### Task brief
Reproduce exactly the lines below from the one containing "detailed_routing,met1_length,3.50,mm" through the one containing "power,p_sw,1070,µW", including both, and nothing else.

### The data
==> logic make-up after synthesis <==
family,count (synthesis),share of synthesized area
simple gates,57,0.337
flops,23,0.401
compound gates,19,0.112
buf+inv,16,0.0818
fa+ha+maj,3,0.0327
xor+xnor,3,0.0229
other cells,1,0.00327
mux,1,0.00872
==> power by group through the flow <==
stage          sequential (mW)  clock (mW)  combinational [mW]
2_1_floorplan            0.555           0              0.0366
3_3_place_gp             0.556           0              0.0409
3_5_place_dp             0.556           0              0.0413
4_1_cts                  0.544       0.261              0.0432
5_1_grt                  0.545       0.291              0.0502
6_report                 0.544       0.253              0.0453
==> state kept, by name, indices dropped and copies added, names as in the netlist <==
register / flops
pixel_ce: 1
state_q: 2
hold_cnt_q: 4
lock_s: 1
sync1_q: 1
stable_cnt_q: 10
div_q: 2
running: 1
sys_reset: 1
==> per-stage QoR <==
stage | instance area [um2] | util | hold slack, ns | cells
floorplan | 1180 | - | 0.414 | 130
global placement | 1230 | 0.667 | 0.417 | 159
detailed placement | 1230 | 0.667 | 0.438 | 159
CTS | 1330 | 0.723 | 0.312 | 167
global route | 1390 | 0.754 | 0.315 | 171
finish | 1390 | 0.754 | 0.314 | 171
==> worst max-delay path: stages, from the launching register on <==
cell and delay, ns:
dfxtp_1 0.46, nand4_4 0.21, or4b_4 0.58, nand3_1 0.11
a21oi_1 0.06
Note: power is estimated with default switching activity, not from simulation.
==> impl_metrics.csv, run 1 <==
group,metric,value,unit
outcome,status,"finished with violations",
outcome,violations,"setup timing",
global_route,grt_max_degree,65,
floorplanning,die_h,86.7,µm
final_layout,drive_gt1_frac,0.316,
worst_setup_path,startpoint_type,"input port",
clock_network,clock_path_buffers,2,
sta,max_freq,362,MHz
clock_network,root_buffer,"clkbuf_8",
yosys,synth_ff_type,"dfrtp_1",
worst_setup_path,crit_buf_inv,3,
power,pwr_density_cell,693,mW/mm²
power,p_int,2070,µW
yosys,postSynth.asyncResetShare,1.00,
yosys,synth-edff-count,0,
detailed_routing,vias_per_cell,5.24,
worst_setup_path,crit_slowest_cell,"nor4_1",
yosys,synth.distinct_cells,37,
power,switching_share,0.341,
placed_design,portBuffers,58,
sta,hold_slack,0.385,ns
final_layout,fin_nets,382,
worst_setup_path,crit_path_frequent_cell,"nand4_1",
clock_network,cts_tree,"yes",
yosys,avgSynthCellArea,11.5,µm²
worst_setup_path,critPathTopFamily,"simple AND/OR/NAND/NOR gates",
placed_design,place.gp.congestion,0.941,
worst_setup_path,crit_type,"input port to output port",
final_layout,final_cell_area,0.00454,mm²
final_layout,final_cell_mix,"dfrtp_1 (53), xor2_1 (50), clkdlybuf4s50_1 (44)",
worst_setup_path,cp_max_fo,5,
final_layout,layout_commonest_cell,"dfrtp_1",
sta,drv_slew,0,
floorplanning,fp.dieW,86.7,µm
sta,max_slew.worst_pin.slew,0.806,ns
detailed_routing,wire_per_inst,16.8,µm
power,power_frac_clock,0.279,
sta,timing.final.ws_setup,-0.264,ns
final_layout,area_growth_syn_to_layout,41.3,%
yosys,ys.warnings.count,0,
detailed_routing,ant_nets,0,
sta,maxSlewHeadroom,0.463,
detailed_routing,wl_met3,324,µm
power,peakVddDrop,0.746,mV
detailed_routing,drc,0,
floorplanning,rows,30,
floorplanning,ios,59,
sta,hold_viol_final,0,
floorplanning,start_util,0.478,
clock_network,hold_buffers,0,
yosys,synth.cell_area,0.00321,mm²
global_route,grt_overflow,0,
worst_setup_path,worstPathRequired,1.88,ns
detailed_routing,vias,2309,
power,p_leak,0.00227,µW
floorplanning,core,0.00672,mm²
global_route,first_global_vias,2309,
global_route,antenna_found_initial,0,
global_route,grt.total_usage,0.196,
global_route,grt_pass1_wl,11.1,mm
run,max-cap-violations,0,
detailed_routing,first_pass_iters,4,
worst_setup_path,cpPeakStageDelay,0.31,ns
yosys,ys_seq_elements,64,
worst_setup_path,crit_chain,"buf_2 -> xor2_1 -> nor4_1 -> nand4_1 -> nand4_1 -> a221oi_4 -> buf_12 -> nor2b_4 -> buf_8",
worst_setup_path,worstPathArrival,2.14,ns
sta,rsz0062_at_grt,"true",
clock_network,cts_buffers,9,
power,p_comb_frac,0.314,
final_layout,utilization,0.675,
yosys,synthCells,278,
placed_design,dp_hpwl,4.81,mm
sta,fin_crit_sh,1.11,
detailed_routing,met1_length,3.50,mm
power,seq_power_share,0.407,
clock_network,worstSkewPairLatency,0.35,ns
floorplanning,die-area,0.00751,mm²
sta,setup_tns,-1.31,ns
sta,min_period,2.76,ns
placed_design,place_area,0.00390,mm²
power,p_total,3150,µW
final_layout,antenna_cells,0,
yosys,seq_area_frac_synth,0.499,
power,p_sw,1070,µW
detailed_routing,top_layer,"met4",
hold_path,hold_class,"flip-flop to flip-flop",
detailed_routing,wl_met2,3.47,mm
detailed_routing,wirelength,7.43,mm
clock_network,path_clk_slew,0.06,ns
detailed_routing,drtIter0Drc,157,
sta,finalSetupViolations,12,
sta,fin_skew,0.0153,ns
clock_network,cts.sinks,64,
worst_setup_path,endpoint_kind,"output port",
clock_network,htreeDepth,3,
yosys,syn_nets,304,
### src/rtl/drd_alu_pkg.sv
// -----------------------------------------------------------------------------
// drd_alu_pkg
// Shared definitions for the ALU operation sequencer:
//   - 3-bit operation class codes (ocode[6:4])
//   - unit indices, shared by the one-hot unit enable and result-mux select
//   - sequencer FSM state encoding
// Optional feature macro used by the importing files: DRD_ALU_MAC_EN.
// -----------------------------------------------------------------------------
package drd_alu_pkg;

  localparam logic [2:0] CLS_ADDSUB = 3'd0;
  localparam logic [2:0] CLS_LOGIC  = 3'd1;
  localparam logic [2:0] CLS_SHIFT  = 3'd2;
  localparam logic [2:0] CLS_COM    = 3'd3;
  localparam logic [2:0] CLS_MUL    = 3'd4;
  localparam logic [2:0] CLS_MAC    = 3'd5;

  localparam int UNIT_ADDSUB = 0;
  localparam int UNIT_LOGIC  = 1;
  localparam int UNIT_SHIFT  = 2;
  localparam int UNIT_COM    = 3;
  localparam int UNIT_MUL    = 4;
  localparam int UNIT_MAC    = 5;
  localparam int UNIT_N      = 6;

  typedef enum logic [1:0] {
    ST_IDLE = 2'd0,
    ST_EXEC = 2'd1,
    ST_MULW = 2'd2,
    ST_HOLD = 2'd3
  } state_t;

endpackage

### Exercise answer
detailed_routing,met1_length,3.50,mm
power,seq_power_share,0.407,
clock_network,worstSkewPairLatency,0.35,ns
floorplanning,die-area,0.00751,mm²
sta,setup_tns,-1.31,ns
sta,min_period,2.76,ns
placed_design,place_area,0.00390,mm²
power,p_total,3150,µW
final_layout,antenna_cells,0,
yosys,seq_area_frac_synth,0.499,
power,p_sw,1070,µW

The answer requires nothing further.